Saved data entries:
.....
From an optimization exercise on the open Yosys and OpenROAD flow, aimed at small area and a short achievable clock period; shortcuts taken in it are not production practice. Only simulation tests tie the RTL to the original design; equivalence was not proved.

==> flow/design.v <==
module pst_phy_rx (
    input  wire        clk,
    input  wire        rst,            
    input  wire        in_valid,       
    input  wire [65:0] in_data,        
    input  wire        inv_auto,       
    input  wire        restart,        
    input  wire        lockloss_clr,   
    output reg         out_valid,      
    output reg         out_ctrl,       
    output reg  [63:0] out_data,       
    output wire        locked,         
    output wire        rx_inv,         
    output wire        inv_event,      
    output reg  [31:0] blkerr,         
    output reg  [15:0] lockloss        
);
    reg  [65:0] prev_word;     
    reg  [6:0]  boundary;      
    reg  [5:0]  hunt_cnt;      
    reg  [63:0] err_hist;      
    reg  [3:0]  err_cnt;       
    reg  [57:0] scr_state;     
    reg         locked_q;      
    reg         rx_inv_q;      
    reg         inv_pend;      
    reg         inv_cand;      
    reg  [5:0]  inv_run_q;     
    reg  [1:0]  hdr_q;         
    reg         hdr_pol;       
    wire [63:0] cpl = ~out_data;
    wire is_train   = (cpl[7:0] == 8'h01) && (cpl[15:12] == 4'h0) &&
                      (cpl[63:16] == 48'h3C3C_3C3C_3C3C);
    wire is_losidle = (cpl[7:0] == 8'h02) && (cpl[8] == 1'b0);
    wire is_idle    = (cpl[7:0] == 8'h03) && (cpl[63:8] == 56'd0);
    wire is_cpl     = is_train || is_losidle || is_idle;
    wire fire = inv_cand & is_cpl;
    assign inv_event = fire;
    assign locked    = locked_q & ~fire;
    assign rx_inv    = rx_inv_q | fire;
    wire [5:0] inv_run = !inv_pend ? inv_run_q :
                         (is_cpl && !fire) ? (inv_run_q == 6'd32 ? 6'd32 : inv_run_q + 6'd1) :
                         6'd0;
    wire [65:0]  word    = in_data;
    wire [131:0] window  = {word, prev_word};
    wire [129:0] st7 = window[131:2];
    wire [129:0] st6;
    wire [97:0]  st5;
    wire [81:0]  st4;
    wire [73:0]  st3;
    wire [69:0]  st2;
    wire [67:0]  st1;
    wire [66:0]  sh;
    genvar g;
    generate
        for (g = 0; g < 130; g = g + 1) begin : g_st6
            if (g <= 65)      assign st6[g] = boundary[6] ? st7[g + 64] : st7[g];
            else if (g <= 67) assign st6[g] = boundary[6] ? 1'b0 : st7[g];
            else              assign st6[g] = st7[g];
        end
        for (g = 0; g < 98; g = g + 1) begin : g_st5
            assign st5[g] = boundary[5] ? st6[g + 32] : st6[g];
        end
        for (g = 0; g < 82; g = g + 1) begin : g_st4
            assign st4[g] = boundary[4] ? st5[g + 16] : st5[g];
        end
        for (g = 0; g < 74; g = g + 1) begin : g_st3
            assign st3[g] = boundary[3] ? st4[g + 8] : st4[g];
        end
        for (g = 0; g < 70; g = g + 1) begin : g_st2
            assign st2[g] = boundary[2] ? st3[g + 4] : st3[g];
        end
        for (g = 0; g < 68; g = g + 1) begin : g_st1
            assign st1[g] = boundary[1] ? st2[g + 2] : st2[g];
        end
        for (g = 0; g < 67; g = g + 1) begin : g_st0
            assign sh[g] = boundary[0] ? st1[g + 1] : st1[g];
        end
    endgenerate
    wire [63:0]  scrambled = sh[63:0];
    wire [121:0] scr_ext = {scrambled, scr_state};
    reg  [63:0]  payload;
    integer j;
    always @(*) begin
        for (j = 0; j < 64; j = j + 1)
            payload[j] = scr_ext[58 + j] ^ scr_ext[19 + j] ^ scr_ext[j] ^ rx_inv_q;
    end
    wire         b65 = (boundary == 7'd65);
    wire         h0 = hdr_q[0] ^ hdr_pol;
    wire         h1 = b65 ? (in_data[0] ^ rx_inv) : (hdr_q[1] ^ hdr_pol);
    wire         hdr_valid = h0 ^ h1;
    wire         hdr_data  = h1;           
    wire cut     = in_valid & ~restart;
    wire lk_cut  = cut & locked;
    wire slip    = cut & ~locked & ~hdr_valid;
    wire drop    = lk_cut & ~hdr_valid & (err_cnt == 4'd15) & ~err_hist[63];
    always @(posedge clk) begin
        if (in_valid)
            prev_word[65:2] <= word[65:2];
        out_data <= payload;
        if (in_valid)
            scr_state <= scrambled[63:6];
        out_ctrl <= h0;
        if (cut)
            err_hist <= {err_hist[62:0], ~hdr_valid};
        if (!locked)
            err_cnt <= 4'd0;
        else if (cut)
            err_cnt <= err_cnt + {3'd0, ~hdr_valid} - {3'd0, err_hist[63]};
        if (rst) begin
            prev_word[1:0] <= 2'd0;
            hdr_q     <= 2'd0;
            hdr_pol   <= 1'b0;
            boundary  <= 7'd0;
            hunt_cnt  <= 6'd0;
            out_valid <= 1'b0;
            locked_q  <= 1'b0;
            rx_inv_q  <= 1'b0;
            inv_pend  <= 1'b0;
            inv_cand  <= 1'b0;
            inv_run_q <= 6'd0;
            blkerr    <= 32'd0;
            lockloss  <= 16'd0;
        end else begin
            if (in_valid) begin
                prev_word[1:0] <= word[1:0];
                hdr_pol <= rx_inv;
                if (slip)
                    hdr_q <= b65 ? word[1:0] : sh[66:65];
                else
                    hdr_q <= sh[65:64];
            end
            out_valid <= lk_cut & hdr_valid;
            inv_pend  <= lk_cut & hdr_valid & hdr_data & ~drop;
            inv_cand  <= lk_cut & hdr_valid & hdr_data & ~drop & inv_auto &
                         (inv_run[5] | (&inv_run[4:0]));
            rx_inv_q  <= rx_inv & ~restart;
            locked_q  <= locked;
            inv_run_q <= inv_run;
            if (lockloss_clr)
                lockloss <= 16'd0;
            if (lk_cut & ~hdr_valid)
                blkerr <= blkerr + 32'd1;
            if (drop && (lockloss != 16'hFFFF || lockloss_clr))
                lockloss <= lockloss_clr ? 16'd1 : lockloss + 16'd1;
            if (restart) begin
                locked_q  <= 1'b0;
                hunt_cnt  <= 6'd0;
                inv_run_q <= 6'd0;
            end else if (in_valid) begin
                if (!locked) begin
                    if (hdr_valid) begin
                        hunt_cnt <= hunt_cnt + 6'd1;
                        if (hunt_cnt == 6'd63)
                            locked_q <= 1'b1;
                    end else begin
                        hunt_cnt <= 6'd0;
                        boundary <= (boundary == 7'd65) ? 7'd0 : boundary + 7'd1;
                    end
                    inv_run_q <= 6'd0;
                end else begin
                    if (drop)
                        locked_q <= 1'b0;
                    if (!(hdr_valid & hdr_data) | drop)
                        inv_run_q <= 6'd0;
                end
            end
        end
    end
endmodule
.....
■ **Task objective**:
Each line in the entries above, starting at the line with "wire [129:0] st7 = window[131:2];" and ending at the line with "always @(*) begin", is to be printed exactly, and only those lines.

■ **Response area**:
    wire [129:0] st7 = window[131:2];
    wire [129:0] st6;
    wire [97:0]  st5;
    wire [81:0]  st4;
    wire [73:0]  st3;
    wire [69:0]  st2;
    wire [67:0]  st1;
    wire [66:0]  sh;
    genvar g;
    generate
        for (g = 0; g < 130; g = g + 1) begin : g_st6
            if (g <= 65)      assign st6[g] = boundary[6] ? st7[g + 64] : st7[g];
            else if (g <= 67) assign st6[g] = boundary[6] ? 1'b0 : st7[g];
            else              assign st6[g] = st7[g];
        end
        for (g = 0; g < 98; g = g + 1) begin : g_st5
            assign st5[g] = boundary[5] ? st6[g + 32] : st6[g];
        end
        for (g = 0; g < 82; g = g + 1) begin : g_st4
            assign st4[g] = boundary[4] ? st5[g + 16] : st5[g];
        end
        for (g = 0; g < 74; g = g + 1) begin : g_st3
            assign st3[g] = boundary[3] ? st4[g + 8] : st4[g];
        end
        for (g = 0; g < 70; g = g + 1) begin : g_st2
            assign st2[g] = boundary[2] ? st3[g + 4] : st3[g];
        end
        for (g = 0; g < 68; g = g + 1) begin : g_st1
            assign st1[g] = boundary[1] ? st2[g + 2] : st2[g];
        end
        for (g = 0; g < 67; g = g + 1) begin : g_st0
            assign sh[g] = boundary[0] ? st1[g + 1] : st1[g];
        end
    endgenerate
    wire [63:0]  scrambled = sh[63:0];
    wire [121:0] scr_ext = {scrambled, scr_state};
    reg  [63:0]  payload;
    integer j;
    always @(*) begin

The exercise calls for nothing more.